*** SOURCE MATERIAL ***

===== src/rtl/tsout_defines.svh =====
// constants for the transport packet output port
`ifndef TSOUT_DEFINES_SVH
`define TSOUT_DEFINES_SVH
`define CFG_OFFSET       8'h8A
`define CFG_RESET        8'h45
`define CFG_BIT_EI_EN    0
`define CFG_BIT_OE_N     1
`define CFG_BIT_CLK_INV  2
`define CFG_BIT_SERIAL   3
`define CFG_BIT_SWAP     4
`define CFG_BIT_EXT_CLK  5
`define CFG_BIT_AUTO_DIV 6
`define PKT_LEN          188
`define TEI_BYTE         1
`define TEI_BIT          7
`define DIV_DEFAULT      8'h03
`endif


===== src/rtl/tsout_pkg.sv =====
// types for the transport packet output port
package tsout_pkg;
  typedef enum logic [1:0] {
    ST_IDLE = 2'b00,
    ST_SEND = 2'b01,
    ST_GAP  = 2'b11
  } out_state_t;
endpackage


===== src/rtl/byte_fifo.sv =====
// valid/ready fifo held in flip-flops
`timescale 1ns/1ps
module byte_fifo
#(
  parameter int WIDTH = 10,
  parameter int DEPTH = 16
)
(
  input  wire logic             clk,
  input  wire logic             reset,
  input  wire logic [WIDTH-1:0] in_data,
  input  wire logic             in_valid,
  output logic                  in_ready,
  output logic      [WIDTH-1:0] out_data,
  output logic                  out_valid,
  input  wire logic             out_ready
);
  localparam int AW = $clog2(DEPTH);
  logic [WIDTH-1:0] mem_ff [DEPTH];   // storage
  logic [AW-1:0]    wr_ff;            // write index
  logic [AW-1:0]    rd_ff;            // read index
  logic [AW:0]      cnt_ff;           // fill level
  logic             push;
  logic             pop;

  // full at DEPTH entries; the level is one bit wider than the index
  assign in_ready  = (cnt_ff < (AW+1)'(DEPTH));
  assign out_valid = (cnt_ff != '0);
  assign out_data  = mem_ff[rd_ff];
  assign push      = in_valid && in_ready;
  assign pop       = out_valid && out_ready;

  // storage write
  always_ff @(posedge clk)
  begin
    if (push)
      mem_ff[wr_ff] <= in_data;
  end

  // indices and level
  always_ff @(posedge clk)
  begin
    if (reset)
    begin
      wr_ff  <= '0;
      rd_ff  <= '0;
      cnt_ff <= '0;
    end
    else
    begin
      if (push)
        wr_ff <= (wr_ff == AW'(DEPTH-1)) ? '0 : wr_ff + 1'b1;
      if (pop)
        rd_ff <= (rd_ff == AW'(DEPTH-1)) ? '0 : rd_ff + 1'b1;
      cnt_ff <= cnt_ff + (AW+1)'(push) - (AW+1)'(pop);
    end
  end
endmodule // byte_fifo


===== src/rtl/tsout_port.sv =====
// transport packet output port: fifo, pacing, pin timing and config register
//
// Contract
// - packet leaves as 188 consecutive clock bytes; an empty fifo in mid-packet ends the packet early and the port goes to the gap
// - enable bit set forces error indicator on bad packets
// - enable bit clear passes error indicator unchanged
// - pins driven only while output enable bit low; the clock pin has no enable and is always driven
// - sync byte moves at most one period
// - output clock runs continuously after symbol lock; the pin is held low while the receiver's own clock is selected
// - invert one: change on falling, sample rising
// - data lines held low between packets
// - start flag high on first byte only
// - valid flag high first through last byte
// - error flag low whole bad packet
// - serial data on bit seven if swapped
// - byte parallel or bit serial selectable
// - clock rate chosen from transmission parameters
// - receiver may supply its own clock
`timescale 1ns/1ps
`include "tsout_defines.svh"
module tsout_port
  import tsout_pkg::*;
#(
  parameter int FIFO_DEPTH = 16,
  parameter int GAP_CYCLES = 16
)
(
  input  wire logic       CLK,
  input  wire logic       RESET,
  input  wire logic [7:0] IN_BYTE,         // decoded byte from descrambler
  input  wire logic       IN_FIRST,        // first byte of packet
  input  wire logic       IN_BAD,          // packet is uncorrectable
  input  wire logic       IN_VALID,
  output logic            IN_READY,
  input  wire logic       SYMBOL_LOCK,     // symbol lock from the demodulator
  input  wire logic [7:0] RATE_DIV,        // half period chosen from mode parameters
  input  wire logic       EXT_CLOCK,       // clock supplied by the receiver
  input  wire logic [7:0] REG_ADDR,        // register address
  input  wire logic [7:0] REG_WDATA,
  input  wire logic       REG_WRITE,       // write strobe
  output logic      [7:0] REG_RDATA,
  output logic      [7:0] PACKET_BYTE_OUT,
  output logic      [7:0] PACKET_BYTE_OE,
  output logic            STREAM_OUT_CLOCK,
  output logic            PACKET_START_FLAG,
  output logic            PACKET_VALID_FLAG,
  output logic            BLOCK_ERROR_N,
  output logic            FLAGS_OE
);
  logic [7:0]  output_config_ff;        // configuration register
  logic [7:0]  div_cnt_ff;              // internal clock divider
  logic        int_clk_ff;              // internal output clock level
  logic        lock_s1_ff, lock_s2_ff;  // lock synchroniser
  logic        ext_s1_ff, ext_s2_ff;    // receiver clock synchroniser
  logic        ext_d_ff;                // previous receiver clock level
  logic        rise_tick, fall_tick;    // output clock edges
  logic        launch;                  // edge on which outputs change
  out_state_t  state_ff;
  logic [7:0]  byte_cnt_ff;             // byte index in packet
  logic [2:0]  bit_cnt_ff;              // bit index in serial mode
  logic [7:0]  gap_cnt_ff;              // gap length counter
  logic        bad_ff;                  // packet error latched at start
  logic [9:0]  fifo_in, fifo_out;
  logic        fifo_valid, fifo_pop;
  logic [7:0]  cur_byte;                // byte after error marking
  logic        ei_en, oe_n, inv, serial, swap, ext, auto_div;
  logic [7:0]  half_period;
  logic [7:0]  hold_ff;                 // byte being shifted out in serial mode
  logic [7:0]  head_idx;                // packet index of the byte at fifo head
  logic        head_bad;                // error state of the packet at fifo head
  logic        serial_bit;              // next bit for the serial lane

  assign ei_en    = output_config_ff[`CFG_BIT_EI_EN];
  assign oe_n     = output_config_ff[`CFG_BIT_OE_N];
  assign inv      = output_config_ff[`CFG_BIT_CLK_INV];
  assign serial   = output_config_ff[`CFG_BIT_SERIAL];
  assign swap     = output_config_ff[`CFG_BIT_SWAP];
  assign ext      = output_config_ff[`CFG_BIT_EXT_CLK];
  assign auto_div = output_config_ff[`CFG_BIT_AUTO_DIV];

  // rate from mode parameters, fallback when auto is off
  assign half_period = (auto_div && RATE_DIV != 8'h00) ? RATE_DIV : `DIV_DEFAULT;

  // register write port
  always_ff @(posedge CLK)
  begin
    if (RESET)
      output_config_ff <= `CFG_RESET;
    else if (REG_WRITE && REG_ADDR == `CFG_OFFSET)
      output_config_ff <= REG_WDATA;
  end

  // register read: unmapped reads zero
  always_ff @(posedge CLK)
  begin
    if (RESET)
      REG_RDATA <= 8'h00;
    else
      REG_RDATA <= (REG_ADDR == `CFG_OFFSET) ? output_config_ff : 8'h00;
  end

  // synchronisers for asynchronous inputs
  always_ff @(posedge CLK)
  begin
    if (RESET)
    begin
      lock_s1_ff <= 1'b0;
      lock_s2_ff <= 1'b0;
      ext_s1_ff  <= 1'b0;
      ext_s2_ff  <= 1'b0;
      ext_d_ff   <= 1'b0;
    end
    else
    begin
      lock_s1_ff <= SYMBOL_LOCK;
      lock_s2_ff <= lock_s1_ff;
      ext_s1_ff  <= EXT_CLOCK;
      ext_s2_ff  <= ext_s1_ff;
      ext_d_ff   <= ext_s2_ff;
    end
  end

  // free-running divider once locked, never gated per packet
  always_ff @(posedge CLK)
  begin
    if (RESET || !lock_s2_ff)
    begin
      div_cnt_ff <= 8'h00;
      int_clk_ff <= 1'b0;
    end
    else if (div_cnt_ff >= half_period - 8'h01)
    begin
      div_cnt_ff <= 8'h00;
      int_clk_ff <= ~int_clk_ff;
    end
    else
      div_cnt_ff <= div_cnt_ff + 8'h01;
  end

  // edge ticks: internal divider or receiver's clock
  always_comb
  begin
    if (ext)
    begin
      rise_tick = ext_s2_ff && !ext_d_ff;
      fall_tick = !ext_s2_ff && ext_d_ff;
    end
    else
    begin
      rise_tick = lock_s2_ff && !int_clk_ff && (div_cnt_ff >= half_period - 8'h01);
      fall_tick = lock_s2_ff && int_clk_ff && (div_cnt_ff >= half_period - 8'h01);
    end
  end

  // outputs launch on the edge opposite to the sampling one
  assign launch = inv ? fall_tick : rise_tick;

  // clock pin mirrors the internal clock, held low while the receiver's clock is selected
  always_ff @(posedge CLK)
  begin
    if (RESET)
      STREAM_OUT_CLOCK <= 1'b0;
    else
      STREAM_OUT_CLOCK <= ext ? 1'b0 : int_clk_ff;
  end

  assign fifo_in = {IN_BAD, IN_FIRST, IN_BYTE};

  byte_fifo #(.WIDTH(10), .DEPTH(FIFO_DEPTH)) u_fifo (
    .clk       (CLK),
    .reset     (RESET),
    .in_data   (fifo_in),
    .in_valid  (IN_VALID),
    .in_ready  (IN_READY),
    .out_data  (fifo_out),
    .out_valid (fifo_valid),
    .out_ready (fifo_pop)
  );

  // pop one byte per byte slot: a packet opens only on a first byte and
  // never runs past its last byte, so the next packet keeps its own start
  assign fifo_pop = launch && fifo_valid && !oe_n &&
                    ((state_ff == ST_IDLE) ? fifo_out[8] :
                     ((state_ff == ST_SEND) && byte_cnt_ff != 8'(`PKT_LEN - 1) &&
                      (!serial || bit_cnt_ff == 3'd0)));

  // pins show byte_cnt_ff, so the fifo head is one byte further on
  assign head_idx = (state_ff == ST_SEND) ? byte_cnt_ff + 8'h01 : 8'h00;
  assign head_bad = (state_ff == ST_SEND) ? bad_ff : fifo_out[9];

  // set error indicator of bad packets when enabled
  always_comb
  begin
    cur_byte = fifo_out[7:0];
    if (head_idx == 8'(`TEI_BYTE) && ei_en && head_bad)
      cur_byte[`TEI_BIT] = 1'b1;
    // enable clear: header passes through untouched
  end

  // held copy of the popped byte: the fifo head moves on at once
  always_ff @(posedge CLK)
  begin
    if (RESET)
      hold_ff <= 8'h00;
    else if (fifo_pop)
      hold_ff <= cur_byte;
  end

  // msb first: bit seven at the pop, then the held byte downwards
  assign serial_bit = fifo_pop ? cur_byte[7] : hold_ff[bit_cnt_ff - 3'd1];

  // packet sequencer
  always_ff @(posedge CLK)
  begin
    if (RESET)
    begin
      state_ff    <= ST_IDLE;
      byte_cnt_ff <= 8'h00;
      bit_cnt_ff  <= 3'd0;
      gap_cnt_ff  <= 8'h00;
      bad_ff      <= 1'b0;
    end
    else if (launch)
    begin
      case (state_ff)
        ST_IDLE:
          if (fifo_pop)
          begin
            state_ff    <= ST_SEND;
            byte_cnt_ff <= 8'h00;
            bad_ff      <= fifo_out[9];
            bit_cnt_ff  <= serial ? 3'd7 : 3'd0;
          end
        ST_SEND:
          if (serial && bit_cnt_ff != 3'd0)
            bit_cnt_ff <= bit_cnt_ff - 3'd1;
          else if (!fifo_valid) // underrun: stream aborts to gap
          begin
            state_ff   <= ST_GAP;
            gap_cnt_ff <= 8'h00;
          end
          else if (byte_cnt_ff == 8'(`PKT_LEN - 1))
          begin
            state_ff   <= ST_GAP;
            gap_cnt_ff <= 8'h00;
          end
          else
          begin
            byte_cnt_ff <= byte_cnt_ff + 8'h01;
            bit_cnt_ff  <= serial ? 3'd7 : 3'd0;
          end
        ST_GAP:
          if (gap_cnt_ff >= 8'(GAP_CYCLES - 1))
            state_ff <= ST_IDLE;
          else
            gap_cnt_ff <= gap_cnt_ff + 8'h01;
        default:
          state_ff <= ST_IDLE;
      endcase
    end
  end

  // pin outputs, updated on the launch edge only
  always_ff @(posedge CLK)
  begin
    if (RESET)
    begin
      PACKET_BYTE_OUT   <= 8'h00;
      PACKET_START_FLAG <= 1'b0;
      PACKET_VALID_FLAG <= 1'b0;
      BLOCK_ERROR_N     <= 1'b1;
    end
    else if (launch)
    begin
      if (fifo_pop || (state_ff == ST_SEND && serial && bit_cnt_ff != 3'd0))
      begin
        PACKET_START_FLAG <= (state_ff != ST_SEND);
        PACKET_VALID_FLAG <= 1'b1;
        BLOCK_ERROR_N     <= (state_ff != ST_SEND) ? !fifo_out[9] : !bad_ff;
        if (serial)
        begin
          PACKET_BYTE_OUT <= 8'h00;
          if (swap)
            PACKET_BYTE_OUT[7] <= serial_bit;
          else
            PACKET_BYTE_OUT[0] <= serial_bit;
        end
        else
          PACKET_BYTE_OUT <= cur_byte;
      end
      else
      begin
        PACKET_BYTE_OUT   <= 8'h00;
        PACKET_START_FLAG <= 1'b0;
        PACKET_VALID_FLAG <= 1'b0;
        BLOCK_ERROR_N     <= 1'b1;
      end
    end
  end

  // pin drivers enabled only while enable bit low
  always_ff @(posedge CLK)
  begin
    if (RESET)
    begin
      PACKET_BYTE_OE <= 8'h00;
      FLAGS_OE       <= 1'b0;
    end
    else
    begin
      PACKET_BYTE_OE <= {8{!oe_n}};
      FLAGS_OE       <= !oe_n;
    end
  end
endmodule // tsout_port


===== config.mk =====
export PLATFORM = sky130hd
export DESIGN_NAME = tsout_port
export DESIGN_NICKNAME = d
export VERILOG_FILES = /design/src/rtl/tsout_pkg.sv /design/src/rtl/byte_fifo.sv /design/src/rtl/tsout_port.sv
export VERILOG_INCLUDE_DIRS = /design/src /design/src/rtl
export SDC_FILE = /design/constraint.sdc
export NUM_CORES = 1
export LEC_CHECK = 0
export BUFFER_PORTS_ARGS = -buffer_cell sky130_fd_sc_hd__buf_4
export CORE_MARGIN = 5
export CORE_UTILIZATION = 39
export DETAILED_ROUTE_END_ITERATION = 8
export GPL_TIMING_DRIVEN = 0
export PLACE_DENSITY_LB_ADDON = 0.2
export SLEW_MARGIN = 20
export SYNTH_ARGS = -nofsm -noshare
export SYNTH_HDL_FRONTEND = slang
export SYNTH_SLANG_ARGS = --single-unit

===== constraint.sdc =====
create_clock -name CLK -period 11.8 [get_ports CLK]
set_input_delay 3.54 -clock CLK [delete_from_list [all_inputs] [get_ports CLK]]
set_output_delay 3.54 -clock CLK [all_outputs]
set_load 0.02 [all_outputs]

==> results.toml <==
[status]
status = "complete, no violations"

[pwr]
switching_share_pct = 23.02
p_total_uw = 1947
powerDensity_mw_per_mm2 = 154.9
leakagePower_uw = 0.004372
power.internal_uw = 1499
combPwrFrac_pct = 8.9
power.share.clock_pct = 41.7
peakVddDrop_mv = 0.09585
p_sw_uw = 448.3
pwr-share-seq_pct = 49.4

[synthesis]
synth_top_area_share_pct = 44.94
yosys.cell_count.top_type = "edfxtp_1"
ys_warn_count = 0
ys_seq_elements = 250
synth_seq_area_share_pct = 61.79
syn_inst = 766
synth_nets = 832
synth-edff-count = 160
synth_ff_type = "edfxtp_1"
syn-cell-area_sq_mm = 0.01069
synth_cell_types = 73
synth_common_cells = "160 x edfxtp_1, 90 x dfxtp_1, 67 x nor2_1"
ys_top_cells_by_area = "edfxtp_1 45%, dfxtp_1 17%, mux4_2 11%"
synthArstFlopShare_pct = 0
avgSynthCellArea_sq_um = 13.96
yosysTopAreaCell = "edfxtp_1"

[die]
initial_core_util_pct = 39.67
core-area_sq_mm = 0.02695
die_width_um = 175.6
dieArea_sq_mm = 0.03082
io_pins = 70
rows = 60
die_h_um = 175.6

[clock_network]
cts_tree = "yes"
clk_pin_slew_ps = 60
post_cts_resized = 0
max-clock-path-buffers = 3
cts-root-buf = "clkbuf_16"
postCtsSetupRepairBufs = 0
hold_buffers = 0
worst_skew_pair.late_latency_ps = 530
cts_buffers = 27
htree_levels = 1
cts_sinks = 250

[sta]
finalCritPeriodShare_pct = 68.88
fin_crit_ps = 8128
finalHoldViolCount = 0
timing.setup.tns_ps = 0
slew_headroom_pct = 32.92
fin_ws_ps = 3672
worstMarginPinSlew_ps = 1004
max_freq_ghz = 0.1230
grt_setup_unrepaired = "no"
timing.final.max_slew_violations = 0
final-setup-viol-count = 0
finClkSkew_ps = 8.671

[global_routing]
gr-total-overflow = 0
track_usage_pct = 15.33
grt_util_met3_pct = 2.432
grt_pass1_wl_um = 37050
busiest_layer = "met2"
grt_max_degree = 17
antenna_found_initial = 0
met2_usage_pct = 26.63
grt_pass1_vias = 6475
met1_usage_pct = 20.34

[layout]
num-fill-cells = 2406
area_growth_pct = 17.59
n_antenna_cell = 0
final_cells = 1225
drive_gt1_share_pct = 23.42
nets = 933

[route]
route.detailed.drc = 0
wire_per_inst_um = 19.41
ant_nets = 0
drt_wl_total_um = 23780
routed_via_density = 5.217
via_count = 6391
dr.pass1.iters = 4
drtIter0Drc = 506

[setup_path]
cp.required_ps = 12250
endpoint_kind = "register"
crit_path_max_incr_delay_ps = 460
startpoint_type = "input port"
cpMostUsedCell = "ha_1"
r2r_start = "output_config_ff[6]$_SDFFE_PP1P_"
crit_family = "simple AND/OR/NAND/NOR gates"
crit_slowest_cell = "or4_1"
cp.buffers_inverters = 6
worstPathArrival_ps = 8580
worstSetupStartpoint = "RATE_DIV[2]"
worst-path-max-fanout = 10
crit_type = "input port to register"

[placement]
gp_congestion = 0.8369
dpl_worst_slack_ps = 3124
port_buffers = 68
placed_cells = 1179
hpwl_um = 16110

[min_path]
hold_start = "ext_s1_ff$_SDFF_PP0_"
hold_path_class = "register to register"

[flow_run]
max-cap-violations = 0
-- sequential cells by signal, summed over array words and instances (netlist names), 2 cells and up, named ones only --
| name | flops |
|---|---|
| u_fifo.mem_ff | 160 |
| PACKET_BYTE_OUT | 8 |
| REG_RDATA | 8 |
| byte_cnt_ff | 8 |
| div_cnt_ff | 8 |
| gap_cnt_ff | 8 |
| hold_ff | 8 |
| output_config_ff | 8 |
| u_fifo.cnt_ff | 5 |
| u_fifo.rd_ff | 4 |
| u_fifo.wr_ff | 4 |
| bit_cnt_ff | 3 |
| state_ff | 2 |
-- layout make-up --
class | count | area, sq um | share of cell area (%)
clock buffers | 33 | 719.4 | 5.723
well taps | 341 | 426.7 | 3.394
multi-input cells | 449 | 3811 | 30.31
inverters | 23 | 86.33 | 0.6867
repair buffers | 72 | 551.8 | 4.389
flip-flops and latches | 250 | 6606 | 52.55
plain buffers | 44 | 237.7 | 1.891
clock inverters | 13 | 132.6 | 1.055
-- stage by stage --
stage	instance area, sq um	hold WS [ps]	util, %
3_5_place_dp	11720	425.5	43.49
6_report	12570	439.0	46.65
5_1_grt	12570	458.1	46.65
4_1_cts	12570	440.8	46.65
3_3_place_gp	11630	417.1	43.15
2_1_floorplan	10690	413.8	-
-- routing by layer --
metal,routed length [um],up-vias
met4,422,0
met1,10370,3102
li1,-,3108
met3,1172,36
met5,0,-
met2,11810,145
-- placed cells by master, fill, tap and decap left out, drive strengths merged, types with 19 or more instances in the layout --
master  Yosys  routed
nand2      39      39
edfxtp    160     160
mux2i      19      19
buf        18      90
dfxtp      90      90
inv        23      26
clkbuf     26      59
nand3      25      25
a21oi      28      28
ha         25      25
nor2       67      67
mux4       50      50
-- power groups by stage --
stage | Sequential, uW | Clock (uW) | Combinational [uW]
2_1_floorplan | 979 | 0 | 107
3_3_place_gp | 981 | 0 | 167
3_5_place_dp | 981 | 0 | 175
4_1_cts | 962 | 832 | 175
5_1_grt | 964 | 864 | 193
6_report | 962 | 812 | 173
-- logic make-up after synthesis --
kind of cell	share of synthesized area, %
muxes	12.31
DFF	61.79
AOI/OAI and AO/OA	5.968
xor gates and xnor gates	1.884
adders and majority gates	3.113
buffers and inverters	3.031
and+or+nand+nor	11.90
-- worst paths after layout --
check | to | slack (ps) | cells after the start
worst min register to register | ext_s2_ff$_SDFF_PP0_ | 440 | 1
worst min-delay path | ext_s2_ff$_SDFF_PP0_ | 440 | 1
worst max-delay path | u_fifo.cnt_ff[4]$_SDFF_PP0_ | 3670 | 26
worst max register to register | u_fifo.cnt_ff[4]$_SDFF_PP0_ | 7000 | 23
Power figures use the tool's default switching activity.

*** End of SOURCE MATERIAL ***

* [WORK ITEM]: From the entries above, copy every line that holds the word "fill".

* [ANSWER SPACE]:
  logic [AW:0]      cnt_ff;           // fill level
num-fill-cells = 2406
-- placed cells by master, fill, tap and decap left out, drive strengths merged, types with 19 or more instances in the layout --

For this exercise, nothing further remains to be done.